- ABOUT THIS TASK: From the line containing "export IMPL_combPwrFrac_pct=19.9" through the last line, print the records exactly and nothing else.

- INFORMATION SHOWN:
_____
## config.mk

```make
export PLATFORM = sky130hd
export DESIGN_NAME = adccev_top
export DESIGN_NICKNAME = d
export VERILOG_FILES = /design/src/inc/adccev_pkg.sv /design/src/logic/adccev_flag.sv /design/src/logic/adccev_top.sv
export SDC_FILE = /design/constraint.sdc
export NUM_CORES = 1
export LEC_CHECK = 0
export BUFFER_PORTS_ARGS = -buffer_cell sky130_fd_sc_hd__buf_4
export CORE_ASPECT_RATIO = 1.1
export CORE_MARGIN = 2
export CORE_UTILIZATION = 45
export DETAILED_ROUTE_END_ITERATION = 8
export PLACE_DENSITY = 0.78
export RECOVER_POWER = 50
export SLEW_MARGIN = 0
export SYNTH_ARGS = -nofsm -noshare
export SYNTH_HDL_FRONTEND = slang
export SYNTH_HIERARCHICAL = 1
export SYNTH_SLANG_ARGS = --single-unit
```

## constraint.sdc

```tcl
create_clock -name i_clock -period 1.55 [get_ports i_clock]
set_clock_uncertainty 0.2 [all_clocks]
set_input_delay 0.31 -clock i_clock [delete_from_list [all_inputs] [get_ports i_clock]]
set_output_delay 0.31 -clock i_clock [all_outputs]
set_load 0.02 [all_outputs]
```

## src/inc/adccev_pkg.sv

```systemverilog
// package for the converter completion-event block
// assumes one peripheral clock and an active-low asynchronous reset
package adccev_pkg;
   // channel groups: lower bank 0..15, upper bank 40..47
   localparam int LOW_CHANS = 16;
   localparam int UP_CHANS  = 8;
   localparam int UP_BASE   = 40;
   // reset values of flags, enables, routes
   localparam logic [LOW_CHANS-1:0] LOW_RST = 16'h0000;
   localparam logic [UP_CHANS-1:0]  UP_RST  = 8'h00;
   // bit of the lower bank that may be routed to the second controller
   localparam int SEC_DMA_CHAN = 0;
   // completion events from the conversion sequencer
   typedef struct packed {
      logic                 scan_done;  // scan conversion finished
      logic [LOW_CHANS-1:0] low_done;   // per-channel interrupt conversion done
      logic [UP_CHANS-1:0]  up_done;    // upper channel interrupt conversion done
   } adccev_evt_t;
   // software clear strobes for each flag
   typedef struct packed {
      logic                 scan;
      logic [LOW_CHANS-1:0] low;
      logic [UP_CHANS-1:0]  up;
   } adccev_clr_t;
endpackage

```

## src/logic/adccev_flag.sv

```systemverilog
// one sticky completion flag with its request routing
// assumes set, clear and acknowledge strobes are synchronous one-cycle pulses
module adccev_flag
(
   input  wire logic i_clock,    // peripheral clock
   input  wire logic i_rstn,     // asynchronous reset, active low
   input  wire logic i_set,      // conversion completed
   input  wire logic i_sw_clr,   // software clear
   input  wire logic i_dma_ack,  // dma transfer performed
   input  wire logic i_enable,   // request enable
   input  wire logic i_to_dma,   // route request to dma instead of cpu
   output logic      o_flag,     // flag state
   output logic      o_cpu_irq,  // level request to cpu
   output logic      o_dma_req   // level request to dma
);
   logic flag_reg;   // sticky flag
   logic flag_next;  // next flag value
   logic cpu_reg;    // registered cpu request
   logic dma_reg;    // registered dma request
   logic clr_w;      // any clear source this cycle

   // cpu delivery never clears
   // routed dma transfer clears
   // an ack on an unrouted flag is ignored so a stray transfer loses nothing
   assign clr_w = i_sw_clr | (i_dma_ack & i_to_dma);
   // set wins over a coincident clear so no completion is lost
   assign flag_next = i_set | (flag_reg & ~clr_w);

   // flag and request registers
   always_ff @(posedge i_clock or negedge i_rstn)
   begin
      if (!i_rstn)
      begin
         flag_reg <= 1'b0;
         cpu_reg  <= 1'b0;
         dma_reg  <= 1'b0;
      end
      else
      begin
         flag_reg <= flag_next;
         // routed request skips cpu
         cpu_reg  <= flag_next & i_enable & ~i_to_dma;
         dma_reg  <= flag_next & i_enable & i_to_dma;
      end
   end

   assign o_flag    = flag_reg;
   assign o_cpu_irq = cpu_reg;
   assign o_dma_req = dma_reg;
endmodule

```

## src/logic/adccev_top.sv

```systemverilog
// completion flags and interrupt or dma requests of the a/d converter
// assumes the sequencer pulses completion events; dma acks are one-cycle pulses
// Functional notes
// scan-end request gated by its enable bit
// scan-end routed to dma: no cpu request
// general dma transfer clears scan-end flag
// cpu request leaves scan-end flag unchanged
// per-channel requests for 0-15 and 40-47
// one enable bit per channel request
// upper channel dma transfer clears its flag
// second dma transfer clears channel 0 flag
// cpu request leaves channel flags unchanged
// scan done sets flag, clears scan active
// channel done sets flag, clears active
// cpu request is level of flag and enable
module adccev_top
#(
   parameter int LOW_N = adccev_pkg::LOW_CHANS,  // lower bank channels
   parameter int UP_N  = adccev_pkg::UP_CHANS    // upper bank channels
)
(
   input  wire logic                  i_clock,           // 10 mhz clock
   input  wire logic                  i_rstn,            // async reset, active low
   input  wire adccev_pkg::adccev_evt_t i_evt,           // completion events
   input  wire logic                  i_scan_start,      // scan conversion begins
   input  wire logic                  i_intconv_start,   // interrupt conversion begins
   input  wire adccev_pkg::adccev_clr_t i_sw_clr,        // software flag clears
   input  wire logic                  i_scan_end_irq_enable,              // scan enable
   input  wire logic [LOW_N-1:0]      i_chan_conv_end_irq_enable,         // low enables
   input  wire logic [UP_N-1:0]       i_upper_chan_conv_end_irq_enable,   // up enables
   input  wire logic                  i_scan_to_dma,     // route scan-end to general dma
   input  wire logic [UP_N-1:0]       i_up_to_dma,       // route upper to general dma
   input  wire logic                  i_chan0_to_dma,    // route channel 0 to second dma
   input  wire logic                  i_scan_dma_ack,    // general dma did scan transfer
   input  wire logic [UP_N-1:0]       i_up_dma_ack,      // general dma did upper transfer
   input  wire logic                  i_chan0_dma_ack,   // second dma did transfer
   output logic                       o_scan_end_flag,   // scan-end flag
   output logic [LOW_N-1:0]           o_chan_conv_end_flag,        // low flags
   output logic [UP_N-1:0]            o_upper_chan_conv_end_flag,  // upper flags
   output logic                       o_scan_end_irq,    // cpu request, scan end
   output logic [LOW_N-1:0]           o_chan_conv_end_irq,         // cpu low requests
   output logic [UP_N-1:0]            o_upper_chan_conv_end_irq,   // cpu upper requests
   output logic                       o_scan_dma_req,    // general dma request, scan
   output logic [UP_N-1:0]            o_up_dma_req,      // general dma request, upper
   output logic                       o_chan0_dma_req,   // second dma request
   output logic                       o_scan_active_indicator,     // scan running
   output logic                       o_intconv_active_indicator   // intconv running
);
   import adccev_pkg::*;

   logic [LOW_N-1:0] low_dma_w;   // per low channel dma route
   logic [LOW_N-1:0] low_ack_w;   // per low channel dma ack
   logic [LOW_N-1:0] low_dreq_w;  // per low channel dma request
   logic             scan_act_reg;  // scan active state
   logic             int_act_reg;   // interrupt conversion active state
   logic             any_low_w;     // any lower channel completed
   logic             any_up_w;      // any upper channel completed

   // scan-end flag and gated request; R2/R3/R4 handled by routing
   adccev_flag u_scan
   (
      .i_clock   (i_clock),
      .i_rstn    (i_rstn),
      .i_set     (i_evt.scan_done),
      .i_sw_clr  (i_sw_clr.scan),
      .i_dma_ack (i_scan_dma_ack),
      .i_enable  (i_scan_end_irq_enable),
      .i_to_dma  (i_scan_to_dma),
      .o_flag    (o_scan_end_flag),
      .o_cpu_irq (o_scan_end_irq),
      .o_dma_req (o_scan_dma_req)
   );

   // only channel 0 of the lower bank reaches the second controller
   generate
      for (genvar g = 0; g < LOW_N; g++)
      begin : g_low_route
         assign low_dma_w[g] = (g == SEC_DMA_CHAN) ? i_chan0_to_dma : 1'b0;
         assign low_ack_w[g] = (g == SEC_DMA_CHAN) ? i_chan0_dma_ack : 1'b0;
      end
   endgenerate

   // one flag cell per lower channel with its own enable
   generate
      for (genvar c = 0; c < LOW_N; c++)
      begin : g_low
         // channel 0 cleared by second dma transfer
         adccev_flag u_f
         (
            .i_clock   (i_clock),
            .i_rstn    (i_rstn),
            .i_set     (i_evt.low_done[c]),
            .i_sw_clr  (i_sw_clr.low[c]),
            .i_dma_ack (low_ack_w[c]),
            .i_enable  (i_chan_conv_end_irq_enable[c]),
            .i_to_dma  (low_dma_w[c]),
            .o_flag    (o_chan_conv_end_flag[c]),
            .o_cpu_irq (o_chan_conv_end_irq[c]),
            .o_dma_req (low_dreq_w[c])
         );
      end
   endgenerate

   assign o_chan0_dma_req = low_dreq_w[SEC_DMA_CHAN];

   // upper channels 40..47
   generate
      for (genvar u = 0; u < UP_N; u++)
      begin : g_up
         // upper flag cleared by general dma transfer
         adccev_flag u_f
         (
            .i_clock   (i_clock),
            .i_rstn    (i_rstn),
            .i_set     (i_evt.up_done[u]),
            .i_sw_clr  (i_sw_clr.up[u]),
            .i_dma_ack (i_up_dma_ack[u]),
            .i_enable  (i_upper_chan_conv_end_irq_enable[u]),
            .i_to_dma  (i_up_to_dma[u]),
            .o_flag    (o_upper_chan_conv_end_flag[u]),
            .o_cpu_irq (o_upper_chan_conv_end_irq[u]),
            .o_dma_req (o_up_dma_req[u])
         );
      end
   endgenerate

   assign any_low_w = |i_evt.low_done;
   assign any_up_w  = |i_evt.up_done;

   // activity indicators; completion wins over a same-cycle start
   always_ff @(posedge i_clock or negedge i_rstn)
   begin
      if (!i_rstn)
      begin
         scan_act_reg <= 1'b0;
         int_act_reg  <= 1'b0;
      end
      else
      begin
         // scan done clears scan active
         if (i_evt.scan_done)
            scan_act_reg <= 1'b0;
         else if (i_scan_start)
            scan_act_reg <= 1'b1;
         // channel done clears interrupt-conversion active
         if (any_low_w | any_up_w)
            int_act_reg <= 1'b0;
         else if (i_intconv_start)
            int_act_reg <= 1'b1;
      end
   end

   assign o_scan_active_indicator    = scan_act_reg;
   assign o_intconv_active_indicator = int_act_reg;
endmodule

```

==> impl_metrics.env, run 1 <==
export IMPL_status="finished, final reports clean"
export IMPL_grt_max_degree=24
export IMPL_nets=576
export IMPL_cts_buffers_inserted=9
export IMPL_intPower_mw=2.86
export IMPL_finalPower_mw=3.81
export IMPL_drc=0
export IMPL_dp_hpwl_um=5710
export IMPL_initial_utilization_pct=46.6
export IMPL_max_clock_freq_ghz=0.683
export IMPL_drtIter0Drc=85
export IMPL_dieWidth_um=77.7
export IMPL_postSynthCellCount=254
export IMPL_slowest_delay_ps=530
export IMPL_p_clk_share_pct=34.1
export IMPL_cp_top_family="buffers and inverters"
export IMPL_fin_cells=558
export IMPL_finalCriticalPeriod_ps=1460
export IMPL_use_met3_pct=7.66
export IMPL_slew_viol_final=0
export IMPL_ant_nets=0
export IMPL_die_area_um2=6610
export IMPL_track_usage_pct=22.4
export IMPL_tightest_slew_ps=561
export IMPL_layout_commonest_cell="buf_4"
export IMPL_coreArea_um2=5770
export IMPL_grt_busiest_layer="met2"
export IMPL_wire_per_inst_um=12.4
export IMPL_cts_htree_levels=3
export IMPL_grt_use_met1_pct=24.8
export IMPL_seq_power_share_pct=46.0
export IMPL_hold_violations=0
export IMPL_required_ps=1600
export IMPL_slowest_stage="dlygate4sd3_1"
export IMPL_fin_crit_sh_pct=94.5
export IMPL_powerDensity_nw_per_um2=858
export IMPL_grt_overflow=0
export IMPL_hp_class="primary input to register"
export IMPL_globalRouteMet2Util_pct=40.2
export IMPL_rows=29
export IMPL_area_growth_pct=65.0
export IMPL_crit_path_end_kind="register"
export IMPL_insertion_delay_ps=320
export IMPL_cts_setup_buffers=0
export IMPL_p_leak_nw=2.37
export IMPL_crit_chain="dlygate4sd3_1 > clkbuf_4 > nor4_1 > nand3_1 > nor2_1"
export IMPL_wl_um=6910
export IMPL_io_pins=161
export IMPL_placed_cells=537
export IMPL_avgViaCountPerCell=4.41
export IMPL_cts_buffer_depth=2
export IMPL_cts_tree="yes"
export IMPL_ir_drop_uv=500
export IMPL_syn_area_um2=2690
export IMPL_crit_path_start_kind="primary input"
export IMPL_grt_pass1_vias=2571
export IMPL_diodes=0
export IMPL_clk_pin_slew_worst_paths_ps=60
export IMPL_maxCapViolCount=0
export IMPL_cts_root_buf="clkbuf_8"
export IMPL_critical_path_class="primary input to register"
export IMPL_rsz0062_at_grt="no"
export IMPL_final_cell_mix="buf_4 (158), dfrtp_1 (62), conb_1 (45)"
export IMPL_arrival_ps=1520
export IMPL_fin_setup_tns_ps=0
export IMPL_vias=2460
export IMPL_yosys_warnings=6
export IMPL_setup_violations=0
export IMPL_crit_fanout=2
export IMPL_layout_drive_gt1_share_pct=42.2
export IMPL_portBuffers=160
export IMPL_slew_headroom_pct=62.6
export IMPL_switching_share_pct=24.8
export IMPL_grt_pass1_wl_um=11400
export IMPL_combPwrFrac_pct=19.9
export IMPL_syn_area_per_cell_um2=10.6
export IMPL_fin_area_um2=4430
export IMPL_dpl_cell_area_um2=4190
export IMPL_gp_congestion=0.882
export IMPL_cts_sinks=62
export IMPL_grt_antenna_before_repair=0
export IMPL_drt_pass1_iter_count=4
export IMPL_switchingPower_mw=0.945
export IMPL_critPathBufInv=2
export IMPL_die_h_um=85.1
_____
- ANSWER SPACE:
export IMPL_combPwrFrac_pct=19.9
export IMPL_syn_area_per_cell_um2=10.6
export IMPL_fin_area_um2=4430
export IMPL_dpl_cell_area_um2=4190
export IMPL_gp_congestion=0.882
export IMPL_cts_sinks=62
export IMPL_grt_antenna_before_repair=0
export IMPL_drt_pass1_iter_count=4
export IMPL_switchingPower_mw=0.945
export IMPL_critPathBufInv=2
export IMPL_die_h_um=85.1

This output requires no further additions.